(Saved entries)
Background: an optimization exercise with open tools, aiming at small area and a short achievable clock period. Do not read the settings as production practice.
No functional check of the RTL was part of this run.
Power and IR drop assume default switching activity.

==> design/flow/config.mk <==
export PLATFORM = sky130hd
export DESIGN_NAME = zepto_cpu
export DESIGN_NICKNAME = zepto_cpu
export VERILOG_FILES = /design/flow/design.v
export SDC_FILE = /design/flow/constraint.sdc
export NUM_CORES = 4
export LEC_CHECK = 0
export CAP_MARGIN = 20
export CORE_MARGIN = 2
export CORE_UTILIZATION = 40
export SLEW_MARGIN = 20
==> design/flow/constraint.sdc <==
create_clock -name core_clock -period 12.0 [get_ports {clk}]
set_input_delay 2.4000 -clock core_clock [delete_from_list [all_inputs] [get_ports {clk}]]
set_output_delay 2.4000 -clock core_clock [all_outputs]
set_load 0.01 [all_outputs]
==> design/flow/design.v <==
module decoder7 (In, Out);
	input [3:0] In;
	output reg [6:0] Out;
	always @(*)
		case (In)
			4'h0 : Out = 7'h40;
			4'h1 : Out = 7'h79;
			4'h2 : Out = 7'h24;
			4'h3 : Out = 7'h30;
			4'h4 : Out = 7'h19;
			4'h5 : Out = 7'h12;
			4'h6 : Out = 7'h02;
			4'h7 : Out = 7'h78;
			4'h8 : Out = 7'h00;
			4'h9 : Out = 7'h10;
			4'hA : Out = 7'h08;
			4'hB : Out = 7'h03;
			4'hC : Out = 7'h46;
			4'hD : Out = 7'h21;
			4'hE : Out = 7'h06;
			default : Out = 7'h0E;
		endcase
endmodule
Context: an optimization exercise on an open-source flow, tuned for small area and a short achievable clock period. The choices shown serve that exercise and are no tape-out recipe. Function was checked by simulation only, so behaviour that the tests miss may differ from the original.

<file path="config.mk">
export PLATFORM = sky130hd
export DESIGN_NAME = Butterfly_Unit
export DESIGN_NICKNAME = Butterfly_Unit
export VERILOG_FILES = /design/flow/design.v
export SDC_FILE = /design/flow/constraint.sdc
export NUM_CORES = 4
export LEC_CHECK = 0
export CAP_MARGIN = 20
export CELL_PAD_IN_SITES_DETAIL_PLACEMENT = 0
export CELL_PAD_IN_SITES_GLOBAL_PLACEMENT = 0
export CORE_MARGIN = 2
export CORE_UTILIZATION = 45
export SETUP_SLACK_MARGIN = 3.0
export SLEW_MARGIN = 20
export TNS_END_PERCENT = 0
</file>
<file path="constraint.sdc">
create_clock -name core_clock -period 6.5 [get_ports {clk}]
set_input_delay 1.3000 -clock core_clock [delete_from_list [all_inputs] [get_ports {clk}]]
set_output_delay 1.3000 -clock core_clock [all_outputs]
set_load 0.01 [all_outputs]
</file>
This design comes from an exercise in tuning for small area on the open sky130 flow, not from production work.
RTL that was checked went through simulation tests only; none was proved equivalent to the original.
Power and IR drop assume default switching activity.

## v6
## reflet_cpu
module reflet_cpu #(
    parameter wordsize = 16,
    debug_output = 1
    )(
    input clk,
    input reset,
    input enable,
    input [wordsize-1:0] data_in,
    output reg [wordsize-1:0] addr,
    output reg [wordsize-1:0] data_out,
    output write_en,
    output reg quit,  
    output debug,
    input [3:0] interrupt_request,
    output [wordsize-1:0] debug_wr
    );
==> flow/config.mk <==
export PLATFORM = sky130hd
export DESIGN_NAME = reflet_cpu
export DESIGN_NICKNAME = reflet_cpu
export VERILOG_FILES = /design/flow/design.v
export SDC_FILE = /design/flow/constraint.sdc
export NUM_CORES = 4
export LEC_CHECK = 0
export CAP_MARGIN = 20
export CORE_MARGIN = 2
export CORE_UTILIZATION = 55
export SETUP_SLACK_MARGIN = 0.15
export SLEW_MARGIN = 20
==> flow/constraint.sdc <==
create_clock -name core_clock -period 8.0 [get_ports {clk}]
set_input_delay 1.6000 -clock core_clock [delete_from_list [all_inputs] [get_ports {clk}]]
set_output_delay 1.6000 -clock core_clock [all_outputs]
set_load 0.01 [all_outputs]
standard.sh (not shown) runs the stock make flow with config.mk's settings and CLKGATE_MAP_FILE= SYNTH_SCRIPT=/design/flow/synth_recipe.tcl, a recipe that flattens the netlist after the stock synthesis.
==> flow/flow/run.sh <==
#!/bin/bash
# The standard layout (standard.sh), changed in three ways:
#  - synthesis is synth_recipe.tcl unchanged except that ABC maps the logic
#    with flow/abc.script, an area-oriented script (registers are mapped
#    before ABC runs, so they are the standard synthesis's);
#  - ports are buffered with sky130_fd_sc_hd__buf_1;
#    placement removes the synthesis buffers as usual;
#  - the clock tree is built with CTS_ARGS below, without dummy loads.
# make's output goes to run.log; each ORFS step keeps its own log under
# orfs/logs/.
set -euo pipefail
cd "$(dirname "$0")/.."
W=$PWD
cat > flow_synth.tcl <<EOT
proc abc {args} {
  set i [lsearch \$args -script]
  if {\$i >= 0} { lset args [expr {\$i + 1}] $W/flow/abc.script }
  yosys abc {*}\$args
}
source $W/synth_recipe.tcl
EOT
sed "s#SYNTH_SCRIPT=[^ ]*#SYNTH_SCRIPT=$W/flow_synth.tcl#" standard.sh > flow_standard.sh
grep -q "SYNTH_SCRIPT=$W/flow_synth.tcl" flow_standard.sh
export BUFFER_PORTS_ARGS="-buffer_cell sky130_fd_sc_hd__buf_1"
export CTS_ARGS="-sink_clustering_enable -repair_clock_nets -dont_use_dummy_load -buf_list sky130_fd_sc_hd__clkbuf_8 -sink_clustering_size 18 -sink_clustering_max_diameter 55"
bash flow_standard.sh > run.log 2>&1
==> flow/flow/abc.script <==
strash
dch
amap
topo
stime -c
For v7, these inputs were changed with respect to v6:
--- a/flow/design.v
+++ b/flow/design.v
@@ -178,25 +178,23 @@
     wire [wordsize-1:0] sp_step = {step(sp >> 1, i_pop || i_ret), sp[0]};
     wire [wordsize-1:0] mem_addr = ( i_str || i_load ? other_register :
                                    ( i_pop || i_ret ? sp_step :
                                    ( i_push || i_call ? sp :
                                    ( i_atom ? wr : 0 ))));
     wire [wordsize-1:0] cpu_addr = ( iok ? mem_addr : pc );
     always @ (posedge clk)
         if (en && reset)
             addr <= cpu_addr;
     reg [wordsize-1:0] data_in_cpu;
     reg atom_zero;
-    wire [wordsize-1:0] data_out_cpu = ( i_push || i_str ? wr :
-                                       ( i_call ? pc :
-                                       ( i_atom ? 1 : 0 )));
+    wire [wordsize-1:0] data_out_cpu = ( i_call ? pc : ( i_atom ? 1 : wr ) );
     wire [wordsize-1:0] data_read = ( cpu_addr[0] ? {8'h0, data_in[15:8]} :
                                     ( byte_access ? {8'h0, data_in[7:0]} : data_in ));
     wire [wordsize-1:0] data_write = ( cpu_addr[0] ? {data_out_cpu[7:0], data_in[7:0]} :
                                      ( byte_access ? {data_in[15:8], data_out_cpu[7:0]} : data_out_cpu ));
     always @ (posedge clk)
         if (en && (phase == ph_c || phase == ph_f3))
             data_in_cpu <= data_read;
         else if (en && phase == ph_f4 && inst_write)
             data_in_cpu <= data_write;
     always @ (posedge clk)
         if (en && phase == ph_f3)
Findings:
Going from v6 to v7, the count of mapped cells out of synthesis was found to have gone down by about 0.55%. NOTE final area v6->v7 decreased slightly. Core outline area across v7 and v6: no real change. v7 vs v6: setup slack up in v7. Compared with v6, in v7 fraction of standard cell area in multi-input logic rose by 0.50 points, max-capacitance violation count stayed essentially flat, routed wire length increased about 1.9%. v7 has met2 wirelength from detailed routing above what v6 had. v7 vs v6 on count of cell instances traversed by the critical path: v7 is the higher one. Area after detailed placement, v7 and v6: smaller value in v7. Compared with v6, v7 shows a fraction of the cycle the final worst path needs that is 0.70 points lower. Total via count after detailed routing delta (v7 − v6): unfavourable. Between v7 and v6, the difference in post-layout total power is negligible.
No run of this note included a check of the RTL's function; only the layout flow was run.


09-06:
RTL: one of the versions met above, not the one the previous note started from.
For scale: ~2000 cells after synthesis, about 450 flip-flops.
export LEC_CHECK = 0
export CAP_MARGIN = 20
export CORE_MARGIN = 2
export CORE_UTILIZATION = 55
export SETUP_SLACK_MARGIN = 0.15
export SLEW_MARGIN = 20
create_clock -name core_clock -period 8.0 [get_ports {clk}]
==> flow/flow/abc.script <==
strash
dch
amap
strash
dch
amap
topo
stime -c
Scripts as last shown in full above: flow/flow/run.sh
Edits applied to the flow inputs when going from 09-06 to 10-18:
--- a/flow/design.v
+++ b/flow/design.v
@@ -75,17 +75,16 @@
     output reg [wordsize-1:0] addr,
     output reg [wordsize-1:0] data_out,
     output write_en,
     output reg quit,  
     output debug,
     input [3:0] interrupt_request,
     output [wordsize-1:0] debug_wr
     );
-    integer i;  
     function [wordsize-1:0] inc(input [wordsize-1:0] a);
         integer b;
         reg c;
         begin
             c = 1;
             for (b=0; b<wordsize; b=b+1)
             begin
                 inc[b] = a[b] ^ c;
--- outcome ---
09-06 -> 10-18: number of antenna violations at the first check in global routing flat
Taking 09-06 as the reference, in 10-18 number of buffers added on ports comparable; flip-flop and latch count comparable.
Diff 09-06 -> 10-18: average wire per standard cell has remained practically unchanged, cell area ~0 delta, post-synthesis net count about even, half-perimeter wire length of the detailed placement result closely matched the old numbers.
Re total met3 wirelength after detailed routing: no difference whatsoever between 09-06 and 10-18.
10-18 -> 09-06: via count of the first global-routing pass delta 0, exact match
Power in combinational cells essentially unchanged between 09-06 and 10-18.
Sequential cell power: 09-06 vs 10-18 — no meaningful difference
Diff 09-06..10-18 | final core utilization | unchanged
As far as hold-critical path depth goes, 10-18 and 09-06 are indistinguishable; the numbers are identical.
For 09-06, only the layout was checked, not whether the RTL still works.

-- separate check: timing with driven ports --
How much do the figures lean on ideal ports? The routed layouts below were timed once more, with nothing changed but the port constraints.
Step 1 assumes that a clkbuf_16 drives the clock port and a buf_2 every other input.
Step 2 also shifts input and output timing later by t, the mid clock arrival at the registers, as if the neighbouring blocks saw the same clock.
a / b / c = no drivers / after step 1 / after step 2; a / b = the first two.
| run | t (ns) | setup WS [ns] | worst hold slack (ns) | worst setup path after step 2 | pins driven straight from the clock port |
|---|---|---|---|---|---|
| v6 | 0.664 | 0.508 / 0.508 / 0.508 | 0.511 / 0.511 / 0.511 | register to register | 1 |
| v7 | 0.671 | 0.565 / 0.565 / 0.565 | 0.469 / 0.469 / 0.469 | register to register | 1 |
| 09-06 | 0.680 | 0.683 / 0.683 / 0.683 | 0.468 / 0.468 / 0.468 | register to register | 1 |
| 10-18 | 0.680 | 0.683 / 0.683 / 0.683 | 0.468 / 0.468 / 0.468 | register to register | 1 |
After both steps setup and hold are still met in every run listed.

Aim of the exercise => Please copy the lines above from the line with "inc[b] = a[b] ^ c;" up to and including the line with "How much do", exactly as written and with nothing else.

Output for this task =>
                 inc[b] = a[b] ^ c;
--- outcome ---
09-06 -> 10-18: number of antenna violations at the first check in global routing flat
Taking 09-06 as the reference, in 10-18 number of buffers added on ports comparable; flip-flop and latch count comparable.
Diff 09-06 -> 10-18: average wire per standard cell has remained practically unchanged, cell area ~0 delta, post-synthesis net count about even, half-perimeter wire length of the detailed placement result closely matched the old numbers.
Re total met3 wirelength after detailed routing: no difference whatsoever between 09-06 and 10-18.
10-18 -> 09-06: via count of the first global-routing pass delta 0, exact match
Power in combinational cells essentially unchanged between 09-06 and 10-18.
Sequential cell power: 09-06 vs 10-18 — no meaningful difference
Diff 09-06..10-18 | final core utilization | unchanged
As far as hold-critical path depth goes, 10-18 and 09-06 are indistinguishable; the numbers are identical.
For 09-06, only the layout was checked, not whether the RTL still works.

-- separate check: timing with driven ports --
How much do the figures lean on ideal ports? The routed layouts below were timed once more, with nothing changed but the port constraints.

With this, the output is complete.